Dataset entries
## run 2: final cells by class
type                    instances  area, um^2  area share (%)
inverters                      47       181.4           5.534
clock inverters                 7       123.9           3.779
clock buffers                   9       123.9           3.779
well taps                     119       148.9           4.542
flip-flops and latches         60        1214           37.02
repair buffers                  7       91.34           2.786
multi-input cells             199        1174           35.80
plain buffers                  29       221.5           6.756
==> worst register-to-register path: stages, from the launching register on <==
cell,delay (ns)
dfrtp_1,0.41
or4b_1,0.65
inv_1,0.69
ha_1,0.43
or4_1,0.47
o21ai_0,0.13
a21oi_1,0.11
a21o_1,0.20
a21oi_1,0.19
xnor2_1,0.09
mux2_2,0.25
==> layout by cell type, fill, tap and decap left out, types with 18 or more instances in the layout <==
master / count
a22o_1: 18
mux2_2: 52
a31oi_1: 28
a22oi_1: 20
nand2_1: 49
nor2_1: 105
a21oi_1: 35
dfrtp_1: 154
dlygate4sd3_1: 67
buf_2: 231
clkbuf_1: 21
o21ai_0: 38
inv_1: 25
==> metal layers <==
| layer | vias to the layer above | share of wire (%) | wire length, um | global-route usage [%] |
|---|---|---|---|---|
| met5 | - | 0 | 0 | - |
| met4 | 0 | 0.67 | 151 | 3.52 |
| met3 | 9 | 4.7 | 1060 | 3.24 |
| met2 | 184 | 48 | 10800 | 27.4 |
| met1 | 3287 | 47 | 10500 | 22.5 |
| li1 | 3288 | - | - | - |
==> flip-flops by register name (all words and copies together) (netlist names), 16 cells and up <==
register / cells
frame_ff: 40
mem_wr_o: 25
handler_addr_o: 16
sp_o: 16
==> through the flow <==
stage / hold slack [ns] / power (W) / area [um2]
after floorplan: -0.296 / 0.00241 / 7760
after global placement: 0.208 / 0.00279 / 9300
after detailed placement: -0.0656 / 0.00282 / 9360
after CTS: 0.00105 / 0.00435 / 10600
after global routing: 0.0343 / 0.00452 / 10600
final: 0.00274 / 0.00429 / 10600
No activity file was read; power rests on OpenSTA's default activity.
$ cat src/rtl/rtc_year_trim_alarm_regs.sv
// Purpose: Year, time trimming and two alarm sets of a real-time clock
// Assumes: Register port strobes come from the serial bus decoder
// Notes: All inputs synchronous to clk; ce freezes every state element
`timescale 1ns/1ps
`include "rtc_defs.svh"
module rtc_year_trim_alarm_regs
  import rtc_pkg::*;
(
  // Clock, reset and enable
  input wire logic clk,
  input wire logic rst_b,
  input wire logic ce,
  // Register port
  input wire logic [3:0] reg_addr,
  input wire logic reg_wr_en,
  input wire logic reg_rd_en,
  input wire reg_byte_t reg_wdata,
  output reg_byte_t reg_rdata_r,
  // Oscillator
  input wire logic osc_tick,
  input wire logic crystal_clk_in,
  input wire logic oscillator_stopped_flag,
  output logic crystal_clk_out_r,
  // Clock counters
  input wire logic [6:0] seconds_bcd,
  input wire bcd_minute_t minute_bcd,
  input wire bcd_hour_t hour_bcd,
  input wire weekday_t weekday_counter,
  output logic sec_advance_r,
  // Alarm control
  input wire logic alarm_a_enable,
  input wire logic alarm_b_enable,
  input wire logic alarm_a_flag_clear,
  input wire logic alarm_b_flag_clear,
  output logic alarm_a_match_flag,
  output logic alarm_b_match_flag
);
  reg_byte_t year_digits_r;
  reg_byte_t time_trimming_r;
  reg_byte_t rdata_nxt;
  xtal_sel_t crystal_freq_select;
  logic trim_direction;
  logic [5:0] trim_magnitude;
  logic [15:0] period;
  logic wr_year;
  logic wr_trim;
  bcd_minute_t alarm_a_minute_digits;
  bcd_minute_t alarm_b_minute_digits;
  bcd_hour_t a_hour;
  bcd_hour_t b_hour;
  logic [6:0] alarm_a_weekday_enables;
  logic [6:0] alarm_b_weekday_enables;

  // Write strobes
  always_comb begin
    wr_year = reg_wr_en && (reg_addr == `ADDR_YEAR_BCD);
    wr_trim = reg_wr_en && (reg_addr == `ADDR_TIME_TRIMMING);
  end

  // Trimming fields
  always_comb begin
    crystal_freq_select = xtal_sel_t'(time_trimming_r[`TRIM_XSEL_BIT]);
    trim_direction = time_trimming_r[`TRIM_DIR_BIT];
    trim_magnitude = time_trimming_r[`TRIM_MAG_MSB:0];
  end

  // Year digits; content kept across oscillator stop
  always_ff @(posedge clk or negedge rst_b) begin
    if (!rst_b) begin
      year_digits_r <= `YEAR_BCD_RESET;
    end else if (ce && wr_year) begin
      year_digits_r <= reg_wdata;
    end
  end

  // Trimming register, forced to default while oscillator stopped
  always_ff @(posedge clk or negedge rst_b) begin
    if (!rst_b) begin
      time_trimming_r <= `TIME_TRIMMING_RESET;
    end else if (ce) begin
      if (oscillator_stopped_flag) begin
        time_trimming_r <= `TIME_TRIMMING_RESET;
      end else if (wr_trim) begin
        time_trimming_r <= reg_wdata;
      end
    end
  end

  // Crystal clock passes through untouched by trimming
  always_ff @(posedge clk or negedge rst_b) begin
    if (!rst_b) begin
      crystal_clk_out_r <= 1'b0;
    end else if (ce) begin
      crystal_clk_out_r <= crystal_clk_in;
    end
  end

  // One-second prescaler
  trim_prescaler u_prescaler (
    .clk(clk),
    .rst_b(rst_b),
    .ce(ce),
    .osc_tick(osc_tick),
    .seconds_bcd(seconds_bcd),
    .crystal_freq_select(crystal_freq_select),
    .trim_direction(trim_direction),
    .trim_magnitude(trim_magnitude),
    .sec_advance_r(sec_advance_r),
    .period_r(period)
  );

  // Alarm set A
  alarm_set u_alarm_a (
    .clk(clk),
    .rst_b(rst_b),
    .ce(ce),
    .wr_minute(reg_wr_en && (reg_addr == `ADDR_ALARM_A_MINUTE)),
    .wr_hour(reg_wr_en && (reg_addr == `ADDR_ALARM_A_HOUR)),
    .wr_mask(reg_wr_en && (reg_addr == `ADDR_ALARM_A_WEEKDAY_MASK)),
    .wdata(reg_wdata),
    .alarm_enable(alarm_a_enable),
    .flag_clear(alarm_a_flag_clear),
    .minute_bcd(minute_bcd),
    .hour_bcd(hour_bcd),
    .weekday_counter(weekday_counter),
    .minute_r(alarm_a_minute_digits),
    .hour_r(a_hour),
    .mask_r(alarm_a_weekday_enables),
    .match_flag_r(alarm_a_match_flag)
  );

  // Alarm set B
  alarm_set u_alarm_b (
    .clk(clk),
    .rst_b(rst_b),
    .ce(ce),
    .wr_minute(reg_wr_en && (reg_addr == `ADDR_ALARM_B_MINUTE)),
    .wr_hour(reg_wr_en && (reg_addr == `ADDR_ALARM_B_HOUR)),
    .wr_mask(reg_wr_en && (reg_addr == `ADDR_ALARM_B_WEEKDAY_MASK)),
    .wdata(reg_wdata),
    .alarm_enable(alarm_b_enable),
    .flag_clear(alarm_b_flag_clear),
    .minute_bcd(minute_bcd),
    .hour_bcd(hour_bcd),
    .weekday_counter(weekday_counter),
    .minute_r(alarm_b_minute_digits),
    .hour_r(b_hour),
    .mask_r(alarm_b_weekday_enables),
    .match_flag_r(alarm_b_match_flag)
  );

  // Read multiplexer; unused upper bits read zero
  always_comb begin
    unique case (reg_addr)
      `ADDR_YEAR_BCD: rdata_nxt = year_digits_r;
      `ADDR_TIME_TRIMMING: rdata_nxt = time_trimming_r;
      `ADDR_ALARM_A_MINUTE: rdata_nxt = {1'b0, alarm_a_minute_digits};
      `ADDR_ALARM_A_HOUR: rdata_nxt = {2'b00, a_hour};
      `ADDR_ALARM_A_WEEKDAY_MASK: rdata_nxt = {1'b0, alarm_a_weekday_enables};
      `ADDR_ALARM_B_MINUTE: rdata_nxt = {1'b0, alarm_b_minute_digits};
      `ADDR_ALARM_B_HOUR: rdata_nxt = {2'b00, b_hour};
      `ADDR_ALARM_B_WEEKDAY_MASK: rdata_nxt = {1'b0, alarm_b_weekday_enables};
      default: rdata_nxt = `UNMAPPED_READ;
    endcase
  end

  // Read data register, loaded on a read strobe
  always_ff @(posedge clk or negedge rst_b) begin
    if (!rst_b) begin
      reg_rdata_r <= `UNMAPPED_READ;
    end else if (ce && reg_rd_en) begin
      reg_rdata_r <= rdata_nxt;
    end
  end
endmodule : rtc_year_trim_alarm_regs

■ **Task item**
When the line with "nor2_1: 105" is reached in the data above, start copying there, and copy each line exactly until the line with "10500 | 22.5 |" has been copied; copy nothing else.

■ **Written solution**
nor2_1: 105
a21oi_1: 35
dfrtp_1: 154
dlygate4sd3_1: 67
buf_2: 231
clkbuf_1: 21
o21ai_0: 38
inv_1: 25
==> metal layers <==
| layer | vias to the layer above | share of wire (%) | wire length, um | global-route usage [%] |
|---|---|---|---|---|
| met5 | - | 0 | 0 | - |
| met4 | 0 | 0.67 | 151 | 3.52 |
| met3 | 9 | 4.7 | 1060 | 3.24 |
| met2 | 184 | 48 | 10800 | 27.4 |
| met1 | 3287 | 47 | 10500 | 22.5 |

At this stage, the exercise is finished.